[Extracted records]
----------
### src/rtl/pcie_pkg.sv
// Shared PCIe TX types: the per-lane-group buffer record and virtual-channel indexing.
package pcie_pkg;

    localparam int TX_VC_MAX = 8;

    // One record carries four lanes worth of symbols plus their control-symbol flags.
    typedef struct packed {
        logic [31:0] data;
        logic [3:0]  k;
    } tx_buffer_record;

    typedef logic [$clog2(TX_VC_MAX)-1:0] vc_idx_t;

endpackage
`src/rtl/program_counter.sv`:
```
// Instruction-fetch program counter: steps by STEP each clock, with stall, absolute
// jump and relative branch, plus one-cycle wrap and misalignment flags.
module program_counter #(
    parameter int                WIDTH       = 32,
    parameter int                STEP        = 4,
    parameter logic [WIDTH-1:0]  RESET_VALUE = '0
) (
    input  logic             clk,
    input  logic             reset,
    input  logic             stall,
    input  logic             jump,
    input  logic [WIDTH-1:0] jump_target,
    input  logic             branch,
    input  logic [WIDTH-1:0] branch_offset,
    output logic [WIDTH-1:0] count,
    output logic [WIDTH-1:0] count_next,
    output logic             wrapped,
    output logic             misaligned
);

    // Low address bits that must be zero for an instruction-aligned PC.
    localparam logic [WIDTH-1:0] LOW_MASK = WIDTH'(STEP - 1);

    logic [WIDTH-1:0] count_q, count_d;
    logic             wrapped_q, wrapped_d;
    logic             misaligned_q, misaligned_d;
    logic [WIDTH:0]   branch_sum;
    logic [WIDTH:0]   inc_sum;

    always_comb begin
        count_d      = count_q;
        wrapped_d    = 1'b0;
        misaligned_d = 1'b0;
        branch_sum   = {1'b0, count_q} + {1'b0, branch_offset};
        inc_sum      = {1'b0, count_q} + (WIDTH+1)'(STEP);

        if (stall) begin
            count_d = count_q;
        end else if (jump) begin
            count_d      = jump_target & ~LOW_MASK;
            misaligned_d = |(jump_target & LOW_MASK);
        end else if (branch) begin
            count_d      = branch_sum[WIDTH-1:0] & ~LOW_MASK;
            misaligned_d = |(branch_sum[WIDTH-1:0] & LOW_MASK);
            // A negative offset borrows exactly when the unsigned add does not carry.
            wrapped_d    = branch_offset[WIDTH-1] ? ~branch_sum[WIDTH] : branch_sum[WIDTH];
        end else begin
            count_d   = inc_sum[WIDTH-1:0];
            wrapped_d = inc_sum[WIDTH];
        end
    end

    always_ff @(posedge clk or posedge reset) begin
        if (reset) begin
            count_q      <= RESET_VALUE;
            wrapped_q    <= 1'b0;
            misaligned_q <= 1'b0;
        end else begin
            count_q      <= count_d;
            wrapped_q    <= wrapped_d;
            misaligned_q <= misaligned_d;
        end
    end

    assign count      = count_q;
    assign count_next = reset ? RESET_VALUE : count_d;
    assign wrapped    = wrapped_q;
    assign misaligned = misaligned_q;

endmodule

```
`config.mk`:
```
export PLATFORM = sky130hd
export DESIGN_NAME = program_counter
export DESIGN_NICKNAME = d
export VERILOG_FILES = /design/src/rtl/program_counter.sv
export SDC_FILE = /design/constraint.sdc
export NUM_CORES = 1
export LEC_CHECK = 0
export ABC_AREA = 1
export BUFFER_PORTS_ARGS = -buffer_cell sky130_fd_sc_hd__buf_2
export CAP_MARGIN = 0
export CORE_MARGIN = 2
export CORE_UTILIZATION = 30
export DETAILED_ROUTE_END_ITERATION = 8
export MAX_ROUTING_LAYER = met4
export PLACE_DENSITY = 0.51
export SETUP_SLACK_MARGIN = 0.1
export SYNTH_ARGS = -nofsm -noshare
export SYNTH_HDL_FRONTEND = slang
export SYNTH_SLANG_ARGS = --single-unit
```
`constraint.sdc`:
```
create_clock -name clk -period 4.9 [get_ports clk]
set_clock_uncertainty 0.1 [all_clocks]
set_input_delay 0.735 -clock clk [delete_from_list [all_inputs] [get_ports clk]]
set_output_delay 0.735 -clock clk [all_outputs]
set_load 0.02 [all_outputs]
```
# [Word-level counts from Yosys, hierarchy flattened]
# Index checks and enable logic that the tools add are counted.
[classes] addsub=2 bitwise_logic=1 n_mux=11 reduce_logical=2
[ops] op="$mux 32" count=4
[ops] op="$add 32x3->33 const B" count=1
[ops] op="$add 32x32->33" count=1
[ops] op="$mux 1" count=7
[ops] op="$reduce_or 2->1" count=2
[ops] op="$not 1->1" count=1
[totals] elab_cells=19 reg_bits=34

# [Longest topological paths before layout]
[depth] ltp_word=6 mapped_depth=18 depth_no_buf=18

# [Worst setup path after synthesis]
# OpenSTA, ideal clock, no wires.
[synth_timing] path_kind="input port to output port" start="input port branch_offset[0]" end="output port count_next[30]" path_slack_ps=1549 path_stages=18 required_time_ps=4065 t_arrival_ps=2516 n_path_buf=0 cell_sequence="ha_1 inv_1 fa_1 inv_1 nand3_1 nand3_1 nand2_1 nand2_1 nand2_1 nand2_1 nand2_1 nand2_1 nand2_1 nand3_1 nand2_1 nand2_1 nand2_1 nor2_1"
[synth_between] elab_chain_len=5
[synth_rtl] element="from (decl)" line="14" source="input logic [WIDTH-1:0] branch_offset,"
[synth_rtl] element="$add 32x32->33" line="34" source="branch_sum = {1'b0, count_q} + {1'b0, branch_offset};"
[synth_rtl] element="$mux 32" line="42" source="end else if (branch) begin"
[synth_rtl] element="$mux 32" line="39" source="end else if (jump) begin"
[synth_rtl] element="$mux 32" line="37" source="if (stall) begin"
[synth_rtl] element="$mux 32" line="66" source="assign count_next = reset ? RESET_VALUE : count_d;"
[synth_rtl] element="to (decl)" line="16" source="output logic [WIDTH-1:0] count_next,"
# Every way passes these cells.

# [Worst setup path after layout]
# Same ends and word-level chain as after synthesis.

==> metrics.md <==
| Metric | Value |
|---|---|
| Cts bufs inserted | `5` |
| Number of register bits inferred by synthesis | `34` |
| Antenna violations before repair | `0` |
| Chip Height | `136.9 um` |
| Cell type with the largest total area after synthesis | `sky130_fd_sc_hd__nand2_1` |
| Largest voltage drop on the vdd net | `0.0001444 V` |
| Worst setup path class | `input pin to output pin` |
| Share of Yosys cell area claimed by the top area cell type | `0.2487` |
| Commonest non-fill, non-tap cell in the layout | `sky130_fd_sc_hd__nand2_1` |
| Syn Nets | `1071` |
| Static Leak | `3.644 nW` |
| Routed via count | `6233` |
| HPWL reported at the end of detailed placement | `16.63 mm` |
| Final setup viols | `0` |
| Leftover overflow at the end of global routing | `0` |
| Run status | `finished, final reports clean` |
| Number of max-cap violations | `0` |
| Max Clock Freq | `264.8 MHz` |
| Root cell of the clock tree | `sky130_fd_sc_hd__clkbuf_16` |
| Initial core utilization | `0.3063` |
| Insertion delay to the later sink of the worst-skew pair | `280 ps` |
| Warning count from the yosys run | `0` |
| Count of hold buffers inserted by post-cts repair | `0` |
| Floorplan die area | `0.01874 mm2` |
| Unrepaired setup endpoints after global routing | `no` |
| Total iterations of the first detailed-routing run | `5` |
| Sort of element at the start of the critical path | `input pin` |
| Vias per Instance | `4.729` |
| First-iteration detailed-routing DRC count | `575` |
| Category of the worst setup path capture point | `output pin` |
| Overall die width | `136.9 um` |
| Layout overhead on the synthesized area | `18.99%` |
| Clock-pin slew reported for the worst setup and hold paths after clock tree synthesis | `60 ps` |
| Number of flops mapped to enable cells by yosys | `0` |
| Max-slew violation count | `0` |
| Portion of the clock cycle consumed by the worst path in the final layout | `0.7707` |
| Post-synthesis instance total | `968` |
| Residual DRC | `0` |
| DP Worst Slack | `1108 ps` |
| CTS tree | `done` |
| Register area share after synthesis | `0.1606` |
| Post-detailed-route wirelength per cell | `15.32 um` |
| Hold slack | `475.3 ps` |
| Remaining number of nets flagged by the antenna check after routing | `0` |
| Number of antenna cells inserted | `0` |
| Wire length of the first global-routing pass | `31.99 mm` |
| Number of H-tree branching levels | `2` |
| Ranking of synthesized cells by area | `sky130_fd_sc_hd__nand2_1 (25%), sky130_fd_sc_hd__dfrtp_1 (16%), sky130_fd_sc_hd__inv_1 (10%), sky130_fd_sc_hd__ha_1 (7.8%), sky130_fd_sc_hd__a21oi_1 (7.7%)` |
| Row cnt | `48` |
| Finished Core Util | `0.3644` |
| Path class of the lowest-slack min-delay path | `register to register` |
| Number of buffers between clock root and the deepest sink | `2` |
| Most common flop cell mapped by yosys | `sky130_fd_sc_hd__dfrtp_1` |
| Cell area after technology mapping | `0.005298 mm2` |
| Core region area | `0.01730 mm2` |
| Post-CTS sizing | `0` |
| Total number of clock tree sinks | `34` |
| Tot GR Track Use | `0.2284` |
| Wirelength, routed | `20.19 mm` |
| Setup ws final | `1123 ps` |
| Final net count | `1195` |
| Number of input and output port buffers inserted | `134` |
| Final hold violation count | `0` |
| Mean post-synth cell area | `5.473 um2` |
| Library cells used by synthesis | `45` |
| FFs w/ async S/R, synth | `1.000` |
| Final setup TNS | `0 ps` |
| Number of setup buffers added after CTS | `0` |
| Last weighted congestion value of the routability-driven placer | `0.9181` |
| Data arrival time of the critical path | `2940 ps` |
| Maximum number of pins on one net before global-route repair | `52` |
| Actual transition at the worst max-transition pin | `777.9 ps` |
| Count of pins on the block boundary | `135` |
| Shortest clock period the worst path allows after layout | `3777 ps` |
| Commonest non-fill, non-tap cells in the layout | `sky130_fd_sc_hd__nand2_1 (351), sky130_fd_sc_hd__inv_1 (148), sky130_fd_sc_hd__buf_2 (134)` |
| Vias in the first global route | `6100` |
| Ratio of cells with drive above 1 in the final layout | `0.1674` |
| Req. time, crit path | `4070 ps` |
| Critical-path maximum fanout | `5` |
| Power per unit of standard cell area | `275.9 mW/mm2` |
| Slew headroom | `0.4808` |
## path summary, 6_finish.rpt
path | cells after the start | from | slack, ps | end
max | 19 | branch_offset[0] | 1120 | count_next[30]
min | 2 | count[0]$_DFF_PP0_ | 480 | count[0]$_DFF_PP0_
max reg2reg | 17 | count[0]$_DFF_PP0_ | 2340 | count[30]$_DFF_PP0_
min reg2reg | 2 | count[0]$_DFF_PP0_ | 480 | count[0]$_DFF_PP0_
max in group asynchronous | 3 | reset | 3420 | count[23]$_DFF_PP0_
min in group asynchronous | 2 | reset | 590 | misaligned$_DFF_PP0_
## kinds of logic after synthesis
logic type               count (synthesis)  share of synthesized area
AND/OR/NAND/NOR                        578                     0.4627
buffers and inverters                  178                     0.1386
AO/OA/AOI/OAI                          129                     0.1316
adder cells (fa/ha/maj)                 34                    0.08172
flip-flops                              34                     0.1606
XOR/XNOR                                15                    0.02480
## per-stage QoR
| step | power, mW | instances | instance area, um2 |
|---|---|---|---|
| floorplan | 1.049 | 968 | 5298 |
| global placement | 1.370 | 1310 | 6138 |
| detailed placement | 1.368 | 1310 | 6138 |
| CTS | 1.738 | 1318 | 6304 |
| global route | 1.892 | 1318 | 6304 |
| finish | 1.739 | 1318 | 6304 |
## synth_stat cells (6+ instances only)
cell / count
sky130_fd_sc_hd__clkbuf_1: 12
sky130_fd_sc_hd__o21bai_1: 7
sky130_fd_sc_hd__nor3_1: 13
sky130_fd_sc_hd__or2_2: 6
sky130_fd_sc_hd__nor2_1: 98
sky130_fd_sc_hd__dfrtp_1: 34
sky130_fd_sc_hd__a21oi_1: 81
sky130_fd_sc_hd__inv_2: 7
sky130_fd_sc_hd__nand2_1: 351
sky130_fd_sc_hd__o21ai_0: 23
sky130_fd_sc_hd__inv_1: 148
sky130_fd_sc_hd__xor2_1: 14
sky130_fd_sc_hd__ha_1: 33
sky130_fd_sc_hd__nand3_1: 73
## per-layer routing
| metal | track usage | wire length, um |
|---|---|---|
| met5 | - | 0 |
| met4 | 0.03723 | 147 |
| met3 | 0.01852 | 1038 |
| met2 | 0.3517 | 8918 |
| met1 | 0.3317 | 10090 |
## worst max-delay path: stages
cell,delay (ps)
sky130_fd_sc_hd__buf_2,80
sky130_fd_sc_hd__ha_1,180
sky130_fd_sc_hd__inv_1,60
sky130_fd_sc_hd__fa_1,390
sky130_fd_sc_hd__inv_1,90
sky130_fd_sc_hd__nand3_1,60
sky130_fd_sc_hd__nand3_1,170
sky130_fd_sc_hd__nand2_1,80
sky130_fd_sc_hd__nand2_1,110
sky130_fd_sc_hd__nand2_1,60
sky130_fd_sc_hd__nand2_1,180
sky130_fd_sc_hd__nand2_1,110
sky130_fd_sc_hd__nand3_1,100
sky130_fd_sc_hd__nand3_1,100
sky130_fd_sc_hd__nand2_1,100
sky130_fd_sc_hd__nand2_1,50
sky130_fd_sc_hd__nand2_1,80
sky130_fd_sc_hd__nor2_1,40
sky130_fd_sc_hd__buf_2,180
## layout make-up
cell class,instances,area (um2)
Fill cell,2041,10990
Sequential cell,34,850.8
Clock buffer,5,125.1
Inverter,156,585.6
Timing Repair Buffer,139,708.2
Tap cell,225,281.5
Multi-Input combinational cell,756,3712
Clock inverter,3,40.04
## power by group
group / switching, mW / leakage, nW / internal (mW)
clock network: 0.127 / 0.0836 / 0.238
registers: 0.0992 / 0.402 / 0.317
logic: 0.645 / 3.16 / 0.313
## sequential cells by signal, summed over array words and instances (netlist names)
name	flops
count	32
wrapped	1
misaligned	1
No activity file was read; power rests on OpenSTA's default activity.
----------
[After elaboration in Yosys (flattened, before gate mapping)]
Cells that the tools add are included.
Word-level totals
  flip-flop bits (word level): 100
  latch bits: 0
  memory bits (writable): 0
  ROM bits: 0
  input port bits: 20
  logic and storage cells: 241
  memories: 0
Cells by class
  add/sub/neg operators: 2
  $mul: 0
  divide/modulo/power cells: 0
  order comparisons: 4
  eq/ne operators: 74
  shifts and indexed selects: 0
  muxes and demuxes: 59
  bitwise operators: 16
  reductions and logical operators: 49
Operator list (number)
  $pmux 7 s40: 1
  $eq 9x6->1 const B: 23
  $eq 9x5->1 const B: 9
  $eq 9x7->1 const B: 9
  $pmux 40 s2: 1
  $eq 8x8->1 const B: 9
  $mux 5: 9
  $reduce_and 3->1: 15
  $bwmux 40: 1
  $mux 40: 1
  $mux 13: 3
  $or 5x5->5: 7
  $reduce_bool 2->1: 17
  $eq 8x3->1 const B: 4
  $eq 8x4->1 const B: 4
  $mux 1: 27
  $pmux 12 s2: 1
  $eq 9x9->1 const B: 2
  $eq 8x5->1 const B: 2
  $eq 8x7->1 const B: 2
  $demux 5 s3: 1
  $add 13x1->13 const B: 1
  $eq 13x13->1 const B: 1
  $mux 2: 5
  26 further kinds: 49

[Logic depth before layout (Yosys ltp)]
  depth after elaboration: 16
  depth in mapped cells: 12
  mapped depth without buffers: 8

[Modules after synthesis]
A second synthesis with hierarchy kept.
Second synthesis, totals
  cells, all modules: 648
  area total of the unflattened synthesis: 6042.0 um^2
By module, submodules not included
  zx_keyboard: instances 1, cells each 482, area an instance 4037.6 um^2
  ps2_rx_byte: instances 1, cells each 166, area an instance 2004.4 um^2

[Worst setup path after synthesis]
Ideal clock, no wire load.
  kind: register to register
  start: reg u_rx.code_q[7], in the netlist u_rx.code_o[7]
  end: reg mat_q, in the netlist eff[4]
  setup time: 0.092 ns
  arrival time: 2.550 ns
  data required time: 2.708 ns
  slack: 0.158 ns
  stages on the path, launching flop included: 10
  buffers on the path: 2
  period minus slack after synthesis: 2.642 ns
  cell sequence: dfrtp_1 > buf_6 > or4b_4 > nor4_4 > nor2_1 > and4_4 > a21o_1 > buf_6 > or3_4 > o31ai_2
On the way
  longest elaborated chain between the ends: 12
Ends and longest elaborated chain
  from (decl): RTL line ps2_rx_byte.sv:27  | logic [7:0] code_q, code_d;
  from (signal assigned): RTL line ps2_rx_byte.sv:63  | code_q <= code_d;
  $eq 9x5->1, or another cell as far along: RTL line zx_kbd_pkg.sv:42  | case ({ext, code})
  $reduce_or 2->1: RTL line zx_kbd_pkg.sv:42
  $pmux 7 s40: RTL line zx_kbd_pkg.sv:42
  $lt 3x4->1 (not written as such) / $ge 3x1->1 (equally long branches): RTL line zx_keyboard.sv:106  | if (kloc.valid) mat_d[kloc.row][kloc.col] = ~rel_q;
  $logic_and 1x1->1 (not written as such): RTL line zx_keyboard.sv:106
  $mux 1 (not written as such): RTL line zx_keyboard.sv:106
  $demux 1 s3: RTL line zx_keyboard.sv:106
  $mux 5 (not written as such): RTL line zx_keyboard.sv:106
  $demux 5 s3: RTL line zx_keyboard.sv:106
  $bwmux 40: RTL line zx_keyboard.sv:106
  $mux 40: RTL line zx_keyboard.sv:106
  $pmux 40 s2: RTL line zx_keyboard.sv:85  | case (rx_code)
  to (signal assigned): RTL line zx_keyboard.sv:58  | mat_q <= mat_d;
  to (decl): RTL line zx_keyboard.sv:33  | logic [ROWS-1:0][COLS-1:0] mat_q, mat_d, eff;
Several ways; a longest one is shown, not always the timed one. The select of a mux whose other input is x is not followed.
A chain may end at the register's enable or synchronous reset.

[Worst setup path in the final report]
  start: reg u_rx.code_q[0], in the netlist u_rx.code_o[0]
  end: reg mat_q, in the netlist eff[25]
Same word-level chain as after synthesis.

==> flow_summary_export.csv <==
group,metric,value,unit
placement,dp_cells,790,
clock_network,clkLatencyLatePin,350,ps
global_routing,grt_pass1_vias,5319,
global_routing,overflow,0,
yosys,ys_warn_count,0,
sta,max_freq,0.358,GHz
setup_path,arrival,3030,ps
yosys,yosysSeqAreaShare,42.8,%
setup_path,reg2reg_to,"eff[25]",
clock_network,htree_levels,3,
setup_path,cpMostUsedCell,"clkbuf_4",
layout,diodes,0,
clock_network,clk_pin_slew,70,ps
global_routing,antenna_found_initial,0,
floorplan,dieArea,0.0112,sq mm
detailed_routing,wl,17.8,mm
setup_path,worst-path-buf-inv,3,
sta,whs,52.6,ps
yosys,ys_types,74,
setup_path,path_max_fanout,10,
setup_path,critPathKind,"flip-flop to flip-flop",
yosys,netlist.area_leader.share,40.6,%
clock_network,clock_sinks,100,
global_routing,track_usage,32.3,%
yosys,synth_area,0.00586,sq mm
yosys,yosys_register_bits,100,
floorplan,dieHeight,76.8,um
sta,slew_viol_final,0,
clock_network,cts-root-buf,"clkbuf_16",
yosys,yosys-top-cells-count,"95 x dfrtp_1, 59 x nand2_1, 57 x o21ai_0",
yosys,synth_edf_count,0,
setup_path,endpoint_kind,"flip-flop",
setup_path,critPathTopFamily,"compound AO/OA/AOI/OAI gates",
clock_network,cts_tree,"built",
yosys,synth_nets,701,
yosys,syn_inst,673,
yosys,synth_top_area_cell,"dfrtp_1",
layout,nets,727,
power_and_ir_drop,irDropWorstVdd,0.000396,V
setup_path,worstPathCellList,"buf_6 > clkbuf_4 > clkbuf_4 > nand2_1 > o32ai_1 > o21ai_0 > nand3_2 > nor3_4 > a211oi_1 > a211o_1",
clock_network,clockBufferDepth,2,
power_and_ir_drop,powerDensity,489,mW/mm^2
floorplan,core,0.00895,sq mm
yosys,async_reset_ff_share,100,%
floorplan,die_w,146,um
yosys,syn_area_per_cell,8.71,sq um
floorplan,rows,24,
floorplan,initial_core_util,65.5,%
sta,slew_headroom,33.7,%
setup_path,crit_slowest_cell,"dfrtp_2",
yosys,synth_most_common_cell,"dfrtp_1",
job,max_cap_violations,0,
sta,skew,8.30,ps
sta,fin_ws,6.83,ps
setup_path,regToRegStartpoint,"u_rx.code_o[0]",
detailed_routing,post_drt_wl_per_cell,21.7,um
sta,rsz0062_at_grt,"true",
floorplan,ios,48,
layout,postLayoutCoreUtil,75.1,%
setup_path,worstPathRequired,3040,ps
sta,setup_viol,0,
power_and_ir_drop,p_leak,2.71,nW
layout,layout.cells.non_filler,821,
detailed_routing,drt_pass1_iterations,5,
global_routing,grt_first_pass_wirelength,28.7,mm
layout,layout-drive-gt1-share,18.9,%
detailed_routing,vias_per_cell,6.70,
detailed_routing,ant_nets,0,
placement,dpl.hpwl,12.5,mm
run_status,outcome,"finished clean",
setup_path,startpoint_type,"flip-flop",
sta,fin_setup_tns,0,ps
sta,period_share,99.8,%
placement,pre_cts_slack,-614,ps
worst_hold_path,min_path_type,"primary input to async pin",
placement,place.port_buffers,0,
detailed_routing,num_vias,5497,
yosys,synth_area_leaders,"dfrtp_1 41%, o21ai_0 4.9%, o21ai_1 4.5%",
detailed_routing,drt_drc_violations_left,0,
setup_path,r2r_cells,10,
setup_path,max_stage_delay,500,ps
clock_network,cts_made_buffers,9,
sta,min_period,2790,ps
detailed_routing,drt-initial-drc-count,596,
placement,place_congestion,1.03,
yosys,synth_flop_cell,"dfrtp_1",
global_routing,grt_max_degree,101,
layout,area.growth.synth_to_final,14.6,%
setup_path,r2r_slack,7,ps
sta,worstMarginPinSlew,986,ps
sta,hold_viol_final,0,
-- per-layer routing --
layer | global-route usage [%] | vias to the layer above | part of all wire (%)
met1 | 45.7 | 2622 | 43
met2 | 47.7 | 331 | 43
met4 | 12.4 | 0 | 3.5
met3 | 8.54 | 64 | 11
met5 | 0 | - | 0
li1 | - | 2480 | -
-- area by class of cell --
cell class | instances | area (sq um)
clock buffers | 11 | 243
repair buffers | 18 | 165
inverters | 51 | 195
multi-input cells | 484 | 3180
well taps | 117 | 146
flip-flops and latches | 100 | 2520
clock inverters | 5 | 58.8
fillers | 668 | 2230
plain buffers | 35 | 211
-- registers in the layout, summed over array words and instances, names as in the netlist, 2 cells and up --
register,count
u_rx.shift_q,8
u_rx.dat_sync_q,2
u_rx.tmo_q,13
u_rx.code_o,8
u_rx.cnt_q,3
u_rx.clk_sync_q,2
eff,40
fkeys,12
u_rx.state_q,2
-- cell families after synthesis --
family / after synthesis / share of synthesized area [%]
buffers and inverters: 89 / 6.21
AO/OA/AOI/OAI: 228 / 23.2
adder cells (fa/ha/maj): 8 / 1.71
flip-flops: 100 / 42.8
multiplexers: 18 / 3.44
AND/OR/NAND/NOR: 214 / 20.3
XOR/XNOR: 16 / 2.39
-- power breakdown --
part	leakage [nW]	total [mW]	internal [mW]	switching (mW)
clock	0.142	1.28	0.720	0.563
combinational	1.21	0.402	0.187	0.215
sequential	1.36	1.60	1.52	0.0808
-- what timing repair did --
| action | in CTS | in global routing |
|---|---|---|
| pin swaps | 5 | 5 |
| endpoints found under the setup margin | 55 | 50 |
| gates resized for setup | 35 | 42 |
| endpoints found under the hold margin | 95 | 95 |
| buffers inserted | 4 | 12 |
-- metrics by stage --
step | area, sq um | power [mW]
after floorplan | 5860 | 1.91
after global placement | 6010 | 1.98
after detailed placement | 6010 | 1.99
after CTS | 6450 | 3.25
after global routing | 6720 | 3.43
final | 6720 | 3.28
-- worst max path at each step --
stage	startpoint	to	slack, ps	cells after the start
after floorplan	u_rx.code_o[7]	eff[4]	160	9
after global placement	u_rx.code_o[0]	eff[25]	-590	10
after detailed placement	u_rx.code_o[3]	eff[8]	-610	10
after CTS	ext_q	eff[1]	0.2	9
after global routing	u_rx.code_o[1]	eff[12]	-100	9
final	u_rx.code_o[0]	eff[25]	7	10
----------
[WHAT IS EXPECTED]: Return only the lines between the one holding "sta,worstMarginPinSlew,986,ps" and the one holding "li1 | - | 2480", inclusive, exactly as they appear above.

[ANSWER SPACE]:
sta,worstMarginPinSlew,986,ps
sta,hold_viol_final,0,
-- per-layer routing --
layer | global-route usage [%] | vias to the layer above | part of all wire (%)
met1 | 45.7 | 2622 | 43
met2 | 47.7 | 331 | 43
met4 | 12.4 | 0 | 3.5
met3 | 8.54 | 64 | 11
met5 | 0 | - | 0
li1 | - | 2480 | -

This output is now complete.